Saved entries

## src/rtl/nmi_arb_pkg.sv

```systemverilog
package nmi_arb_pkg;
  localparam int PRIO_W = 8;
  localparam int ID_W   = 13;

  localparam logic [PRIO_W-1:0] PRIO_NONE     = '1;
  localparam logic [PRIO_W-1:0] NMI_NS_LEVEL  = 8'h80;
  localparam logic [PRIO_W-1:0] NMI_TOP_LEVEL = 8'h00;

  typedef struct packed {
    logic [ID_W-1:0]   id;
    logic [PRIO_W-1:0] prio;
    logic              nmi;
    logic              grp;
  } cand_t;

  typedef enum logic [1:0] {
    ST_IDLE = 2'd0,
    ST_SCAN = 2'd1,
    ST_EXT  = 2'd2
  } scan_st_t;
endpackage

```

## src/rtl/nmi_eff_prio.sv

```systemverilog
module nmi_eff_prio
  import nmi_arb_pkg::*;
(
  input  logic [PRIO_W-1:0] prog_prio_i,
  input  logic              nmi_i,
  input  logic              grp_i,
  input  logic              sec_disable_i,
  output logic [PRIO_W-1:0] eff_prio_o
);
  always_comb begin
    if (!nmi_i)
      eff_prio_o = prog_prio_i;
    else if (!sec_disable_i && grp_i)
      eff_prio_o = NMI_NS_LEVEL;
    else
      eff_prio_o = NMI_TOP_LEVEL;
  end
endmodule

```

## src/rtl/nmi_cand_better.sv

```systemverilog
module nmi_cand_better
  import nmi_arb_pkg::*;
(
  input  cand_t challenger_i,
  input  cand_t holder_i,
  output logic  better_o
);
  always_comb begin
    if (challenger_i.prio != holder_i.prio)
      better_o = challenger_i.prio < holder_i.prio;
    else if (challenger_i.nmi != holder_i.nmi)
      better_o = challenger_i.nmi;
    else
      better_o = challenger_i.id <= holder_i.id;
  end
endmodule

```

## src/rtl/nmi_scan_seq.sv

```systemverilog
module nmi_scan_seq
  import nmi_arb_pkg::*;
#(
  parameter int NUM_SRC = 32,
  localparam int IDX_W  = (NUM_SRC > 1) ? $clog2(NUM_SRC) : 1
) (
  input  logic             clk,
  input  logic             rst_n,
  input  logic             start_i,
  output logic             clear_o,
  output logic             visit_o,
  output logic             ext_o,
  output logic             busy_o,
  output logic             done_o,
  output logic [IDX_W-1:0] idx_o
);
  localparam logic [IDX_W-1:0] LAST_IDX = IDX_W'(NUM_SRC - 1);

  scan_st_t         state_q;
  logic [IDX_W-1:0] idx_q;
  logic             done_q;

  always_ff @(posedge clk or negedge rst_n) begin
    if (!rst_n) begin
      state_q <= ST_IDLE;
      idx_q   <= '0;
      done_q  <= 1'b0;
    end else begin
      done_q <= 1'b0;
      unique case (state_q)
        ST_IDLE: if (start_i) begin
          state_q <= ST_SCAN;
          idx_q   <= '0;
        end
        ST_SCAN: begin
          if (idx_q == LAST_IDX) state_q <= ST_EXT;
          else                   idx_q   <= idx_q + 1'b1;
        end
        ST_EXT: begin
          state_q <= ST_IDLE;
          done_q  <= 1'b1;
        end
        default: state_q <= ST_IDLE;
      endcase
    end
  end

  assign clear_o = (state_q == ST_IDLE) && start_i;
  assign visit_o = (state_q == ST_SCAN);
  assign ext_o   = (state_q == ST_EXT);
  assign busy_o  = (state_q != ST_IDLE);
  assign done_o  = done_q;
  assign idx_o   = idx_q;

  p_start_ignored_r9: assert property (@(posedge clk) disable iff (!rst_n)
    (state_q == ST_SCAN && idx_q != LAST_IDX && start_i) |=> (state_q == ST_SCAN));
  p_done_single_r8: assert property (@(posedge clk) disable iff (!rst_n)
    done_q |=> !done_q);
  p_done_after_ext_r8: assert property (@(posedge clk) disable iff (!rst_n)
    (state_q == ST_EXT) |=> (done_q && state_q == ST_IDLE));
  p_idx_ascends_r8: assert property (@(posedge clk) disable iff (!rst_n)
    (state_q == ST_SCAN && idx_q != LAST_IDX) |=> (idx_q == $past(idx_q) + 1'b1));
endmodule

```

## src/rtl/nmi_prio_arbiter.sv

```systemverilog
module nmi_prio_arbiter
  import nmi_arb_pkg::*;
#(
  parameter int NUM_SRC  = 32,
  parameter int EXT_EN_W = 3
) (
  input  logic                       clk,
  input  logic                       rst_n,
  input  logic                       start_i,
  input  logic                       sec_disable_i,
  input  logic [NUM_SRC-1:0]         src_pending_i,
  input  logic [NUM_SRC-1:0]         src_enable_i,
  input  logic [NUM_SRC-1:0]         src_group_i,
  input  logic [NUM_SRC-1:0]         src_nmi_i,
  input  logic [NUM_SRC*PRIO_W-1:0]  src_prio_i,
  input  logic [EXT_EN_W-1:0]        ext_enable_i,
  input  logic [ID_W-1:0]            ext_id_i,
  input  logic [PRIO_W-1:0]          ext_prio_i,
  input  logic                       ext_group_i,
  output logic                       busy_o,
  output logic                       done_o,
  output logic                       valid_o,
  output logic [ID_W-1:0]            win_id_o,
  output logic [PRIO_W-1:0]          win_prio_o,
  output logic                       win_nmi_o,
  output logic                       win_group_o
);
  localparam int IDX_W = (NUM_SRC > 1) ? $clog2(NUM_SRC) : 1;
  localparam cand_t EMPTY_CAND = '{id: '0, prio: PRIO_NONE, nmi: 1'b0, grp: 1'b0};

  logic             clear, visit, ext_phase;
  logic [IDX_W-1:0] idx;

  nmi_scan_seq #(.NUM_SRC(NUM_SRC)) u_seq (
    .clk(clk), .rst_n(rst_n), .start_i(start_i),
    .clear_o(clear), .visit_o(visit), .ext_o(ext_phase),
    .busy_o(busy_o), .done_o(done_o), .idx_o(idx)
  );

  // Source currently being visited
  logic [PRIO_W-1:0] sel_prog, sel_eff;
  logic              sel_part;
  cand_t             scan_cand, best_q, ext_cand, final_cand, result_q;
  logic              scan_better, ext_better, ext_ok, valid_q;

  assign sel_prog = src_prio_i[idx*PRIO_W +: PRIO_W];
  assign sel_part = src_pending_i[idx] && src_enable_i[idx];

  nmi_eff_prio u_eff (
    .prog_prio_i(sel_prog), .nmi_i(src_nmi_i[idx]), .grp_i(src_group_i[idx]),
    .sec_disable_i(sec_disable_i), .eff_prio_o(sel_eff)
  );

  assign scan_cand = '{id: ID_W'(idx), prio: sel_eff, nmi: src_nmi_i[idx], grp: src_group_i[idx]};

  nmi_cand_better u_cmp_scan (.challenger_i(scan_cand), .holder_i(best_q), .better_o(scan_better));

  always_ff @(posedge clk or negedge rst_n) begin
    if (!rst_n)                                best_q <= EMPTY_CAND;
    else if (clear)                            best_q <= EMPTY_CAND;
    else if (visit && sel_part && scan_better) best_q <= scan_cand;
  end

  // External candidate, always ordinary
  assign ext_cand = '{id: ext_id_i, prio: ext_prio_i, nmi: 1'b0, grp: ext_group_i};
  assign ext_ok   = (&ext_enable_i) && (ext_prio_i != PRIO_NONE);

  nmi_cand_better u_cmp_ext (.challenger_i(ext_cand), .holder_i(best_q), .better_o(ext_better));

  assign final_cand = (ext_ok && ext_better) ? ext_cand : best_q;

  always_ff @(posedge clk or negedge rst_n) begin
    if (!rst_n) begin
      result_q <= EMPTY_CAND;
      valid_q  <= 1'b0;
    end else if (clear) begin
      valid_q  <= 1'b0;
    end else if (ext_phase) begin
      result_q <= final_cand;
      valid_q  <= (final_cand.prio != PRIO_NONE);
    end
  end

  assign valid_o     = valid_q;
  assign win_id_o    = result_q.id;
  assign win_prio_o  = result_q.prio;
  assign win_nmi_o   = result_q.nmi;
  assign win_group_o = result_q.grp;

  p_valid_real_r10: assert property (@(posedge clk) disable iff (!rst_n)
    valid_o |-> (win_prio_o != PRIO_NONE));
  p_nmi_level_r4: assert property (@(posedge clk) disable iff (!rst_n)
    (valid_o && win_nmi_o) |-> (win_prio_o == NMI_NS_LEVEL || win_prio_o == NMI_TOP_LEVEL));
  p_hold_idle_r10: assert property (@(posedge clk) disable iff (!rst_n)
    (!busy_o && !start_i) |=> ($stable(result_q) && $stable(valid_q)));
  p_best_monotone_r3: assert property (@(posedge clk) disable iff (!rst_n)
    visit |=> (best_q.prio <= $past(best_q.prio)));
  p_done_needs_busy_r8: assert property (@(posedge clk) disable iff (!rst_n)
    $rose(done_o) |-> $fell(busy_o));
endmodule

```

---

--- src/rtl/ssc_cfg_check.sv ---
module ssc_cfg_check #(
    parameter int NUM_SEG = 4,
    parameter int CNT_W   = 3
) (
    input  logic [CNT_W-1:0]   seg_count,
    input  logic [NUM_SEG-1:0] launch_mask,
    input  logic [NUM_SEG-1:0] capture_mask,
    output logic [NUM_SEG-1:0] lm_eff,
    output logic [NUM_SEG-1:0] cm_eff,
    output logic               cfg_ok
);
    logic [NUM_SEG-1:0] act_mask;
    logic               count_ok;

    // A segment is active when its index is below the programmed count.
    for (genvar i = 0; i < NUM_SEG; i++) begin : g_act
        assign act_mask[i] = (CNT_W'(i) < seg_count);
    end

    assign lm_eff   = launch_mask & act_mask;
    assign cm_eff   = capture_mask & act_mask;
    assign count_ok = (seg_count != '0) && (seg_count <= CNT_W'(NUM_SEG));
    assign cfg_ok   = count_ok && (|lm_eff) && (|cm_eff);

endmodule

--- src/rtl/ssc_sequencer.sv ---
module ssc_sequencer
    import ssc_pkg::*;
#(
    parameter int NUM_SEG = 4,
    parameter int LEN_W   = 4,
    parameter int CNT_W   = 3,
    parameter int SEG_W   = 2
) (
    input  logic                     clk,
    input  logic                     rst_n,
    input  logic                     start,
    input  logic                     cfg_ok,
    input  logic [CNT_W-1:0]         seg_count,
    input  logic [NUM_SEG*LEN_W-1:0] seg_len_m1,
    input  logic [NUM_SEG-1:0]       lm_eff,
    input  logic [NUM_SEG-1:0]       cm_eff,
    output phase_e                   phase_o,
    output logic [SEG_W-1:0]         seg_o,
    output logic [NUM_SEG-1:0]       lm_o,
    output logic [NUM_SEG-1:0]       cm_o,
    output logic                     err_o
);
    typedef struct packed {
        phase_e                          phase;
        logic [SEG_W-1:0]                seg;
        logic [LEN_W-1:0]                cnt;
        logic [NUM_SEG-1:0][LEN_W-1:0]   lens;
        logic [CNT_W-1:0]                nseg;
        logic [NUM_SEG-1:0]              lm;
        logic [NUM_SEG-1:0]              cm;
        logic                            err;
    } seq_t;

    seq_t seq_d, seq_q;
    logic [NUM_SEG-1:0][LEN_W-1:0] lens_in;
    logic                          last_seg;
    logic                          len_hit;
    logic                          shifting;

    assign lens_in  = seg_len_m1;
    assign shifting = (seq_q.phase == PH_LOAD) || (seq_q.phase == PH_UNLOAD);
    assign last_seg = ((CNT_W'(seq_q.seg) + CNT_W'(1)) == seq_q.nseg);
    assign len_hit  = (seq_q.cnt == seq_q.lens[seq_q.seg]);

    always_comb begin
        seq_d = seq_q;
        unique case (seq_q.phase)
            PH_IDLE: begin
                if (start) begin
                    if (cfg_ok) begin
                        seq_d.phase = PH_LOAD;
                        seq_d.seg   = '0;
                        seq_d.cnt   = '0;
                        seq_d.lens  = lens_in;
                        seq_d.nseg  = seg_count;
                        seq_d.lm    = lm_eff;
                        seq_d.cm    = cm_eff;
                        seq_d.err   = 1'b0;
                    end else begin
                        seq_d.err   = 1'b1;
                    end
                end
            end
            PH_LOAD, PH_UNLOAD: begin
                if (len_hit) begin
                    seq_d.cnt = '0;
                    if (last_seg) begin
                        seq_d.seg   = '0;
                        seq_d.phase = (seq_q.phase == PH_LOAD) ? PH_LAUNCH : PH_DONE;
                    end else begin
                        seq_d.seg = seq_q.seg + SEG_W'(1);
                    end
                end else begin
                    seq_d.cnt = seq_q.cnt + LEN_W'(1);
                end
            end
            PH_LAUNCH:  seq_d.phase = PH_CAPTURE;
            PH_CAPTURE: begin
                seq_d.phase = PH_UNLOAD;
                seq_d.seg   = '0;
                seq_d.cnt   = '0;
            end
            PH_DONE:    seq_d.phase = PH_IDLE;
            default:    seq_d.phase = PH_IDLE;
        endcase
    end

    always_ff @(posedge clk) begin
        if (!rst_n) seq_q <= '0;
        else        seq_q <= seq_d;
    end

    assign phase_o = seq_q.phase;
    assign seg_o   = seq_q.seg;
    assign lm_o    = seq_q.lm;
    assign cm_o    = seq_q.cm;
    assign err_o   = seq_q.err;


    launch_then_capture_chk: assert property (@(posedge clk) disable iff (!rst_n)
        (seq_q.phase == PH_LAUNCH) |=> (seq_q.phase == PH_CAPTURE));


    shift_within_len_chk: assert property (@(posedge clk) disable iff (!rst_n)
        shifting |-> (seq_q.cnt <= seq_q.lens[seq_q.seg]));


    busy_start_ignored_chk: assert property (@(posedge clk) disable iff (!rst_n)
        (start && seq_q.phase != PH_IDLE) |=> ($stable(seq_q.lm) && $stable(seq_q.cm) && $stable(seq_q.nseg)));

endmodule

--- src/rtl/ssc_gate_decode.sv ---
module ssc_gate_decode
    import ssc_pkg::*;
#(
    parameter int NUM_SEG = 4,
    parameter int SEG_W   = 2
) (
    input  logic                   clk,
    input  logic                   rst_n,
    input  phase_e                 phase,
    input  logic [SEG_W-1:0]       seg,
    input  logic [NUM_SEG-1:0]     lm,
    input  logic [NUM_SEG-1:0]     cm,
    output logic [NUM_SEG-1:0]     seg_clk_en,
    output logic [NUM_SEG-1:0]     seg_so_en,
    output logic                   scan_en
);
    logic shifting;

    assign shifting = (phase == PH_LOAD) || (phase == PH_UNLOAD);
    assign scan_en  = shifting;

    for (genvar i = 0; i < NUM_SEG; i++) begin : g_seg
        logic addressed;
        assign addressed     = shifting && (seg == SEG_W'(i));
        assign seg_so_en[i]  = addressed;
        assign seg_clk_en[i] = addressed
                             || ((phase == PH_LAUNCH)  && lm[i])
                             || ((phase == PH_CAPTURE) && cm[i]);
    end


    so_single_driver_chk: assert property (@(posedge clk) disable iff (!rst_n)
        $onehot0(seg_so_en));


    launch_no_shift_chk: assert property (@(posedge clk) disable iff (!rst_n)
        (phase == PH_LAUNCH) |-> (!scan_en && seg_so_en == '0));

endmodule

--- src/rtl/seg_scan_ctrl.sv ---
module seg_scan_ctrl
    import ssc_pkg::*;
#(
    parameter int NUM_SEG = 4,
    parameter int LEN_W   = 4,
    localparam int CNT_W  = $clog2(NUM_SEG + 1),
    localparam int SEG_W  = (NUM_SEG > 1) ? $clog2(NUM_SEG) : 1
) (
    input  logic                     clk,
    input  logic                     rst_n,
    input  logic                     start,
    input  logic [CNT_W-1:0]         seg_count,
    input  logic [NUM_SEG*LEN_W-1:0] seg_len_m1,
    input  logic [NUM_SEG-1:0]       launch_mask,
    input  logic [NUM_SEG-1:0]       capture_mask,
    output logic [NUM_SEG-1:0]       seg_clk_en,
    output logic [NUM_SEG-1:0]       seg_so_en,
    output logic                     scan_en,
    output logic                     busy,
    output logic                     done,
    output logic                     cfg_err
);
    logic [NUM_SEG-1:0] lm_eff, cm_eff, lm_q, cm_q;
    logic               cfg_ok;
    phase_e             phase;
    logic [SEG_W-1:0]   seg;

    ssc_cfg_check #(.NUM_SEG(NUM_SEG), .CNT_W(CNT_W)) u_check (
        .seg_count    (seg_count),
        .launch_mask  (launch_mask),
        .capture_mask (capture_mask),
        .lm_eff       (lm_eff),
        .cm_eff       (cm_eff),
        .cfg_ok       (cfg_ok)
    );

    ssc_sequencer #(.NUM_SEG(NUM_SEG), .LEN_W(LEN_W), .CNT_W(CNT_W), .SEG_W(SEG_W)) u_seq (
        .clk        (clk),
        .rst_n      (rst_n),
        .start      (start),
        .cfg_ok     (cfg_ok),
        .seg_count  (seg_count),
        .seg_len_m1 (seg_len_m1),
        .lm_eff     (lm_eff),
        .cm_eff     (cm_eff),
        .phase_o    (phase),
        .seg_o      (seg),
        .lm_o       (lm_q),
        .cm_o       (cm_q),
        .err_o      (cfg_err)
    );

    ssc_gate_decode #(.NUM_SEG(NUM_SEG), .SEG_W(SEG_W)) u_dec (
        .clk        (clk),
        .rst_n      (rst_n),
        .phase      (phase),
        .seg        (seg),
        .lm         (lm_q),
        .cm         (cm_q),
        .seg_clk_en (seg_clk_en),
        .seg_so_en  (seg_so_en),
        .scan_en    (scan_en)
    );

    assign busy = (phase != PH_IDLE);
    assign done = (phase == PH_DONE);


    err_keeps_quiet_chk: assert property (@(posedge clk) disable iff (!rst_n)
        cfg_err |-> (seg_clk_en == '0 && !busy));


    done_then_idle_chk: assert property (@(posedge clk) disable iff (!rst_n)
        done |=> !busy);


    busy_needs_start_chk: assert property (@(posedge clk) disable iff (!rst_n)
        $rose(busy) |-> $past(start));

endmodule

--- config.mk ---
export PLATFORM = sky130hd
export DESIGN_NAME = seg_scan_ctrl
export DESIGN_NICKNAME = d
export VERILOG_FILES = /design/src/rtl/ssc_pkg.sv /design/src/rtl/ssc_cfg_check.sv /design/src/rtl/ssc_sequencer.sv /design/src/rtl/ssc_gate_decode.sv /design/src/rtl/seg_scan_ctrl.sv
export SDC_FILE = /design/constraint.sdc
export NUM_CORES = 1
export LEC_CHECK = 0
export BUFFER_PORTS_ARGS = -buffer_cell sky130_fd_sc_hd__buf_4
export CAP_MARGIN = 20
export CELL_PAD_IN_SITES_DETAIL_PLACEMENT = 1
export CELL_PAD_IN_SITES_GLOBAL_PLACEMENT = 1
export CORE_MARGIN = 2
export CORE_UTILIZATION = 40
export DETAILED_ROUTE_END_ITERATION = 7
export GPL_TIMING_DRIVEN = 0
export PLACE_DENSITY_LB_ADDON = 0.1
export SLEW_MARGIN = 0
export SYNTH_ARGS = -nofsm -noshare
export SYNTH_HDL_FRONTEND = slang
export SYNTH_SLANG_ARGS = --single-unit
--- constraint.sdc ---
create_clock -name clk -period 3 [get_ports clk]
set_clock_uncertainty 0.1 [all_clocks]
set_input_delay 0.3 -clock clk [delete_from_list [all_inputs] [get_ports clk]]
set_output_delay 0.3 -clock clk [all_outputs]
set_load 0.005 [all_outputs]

## The task
Note down each line above where the word "past" occurs.

## Answer section
    (state_q == ST_SCAN && idx_q != LAST_IDX) |=> (idx_q == $past(idx_q) + 1'b1));
    visit |=> (best_q.prio <= $past(best_q.prio)));
        $rose(busy) |-> $past(start));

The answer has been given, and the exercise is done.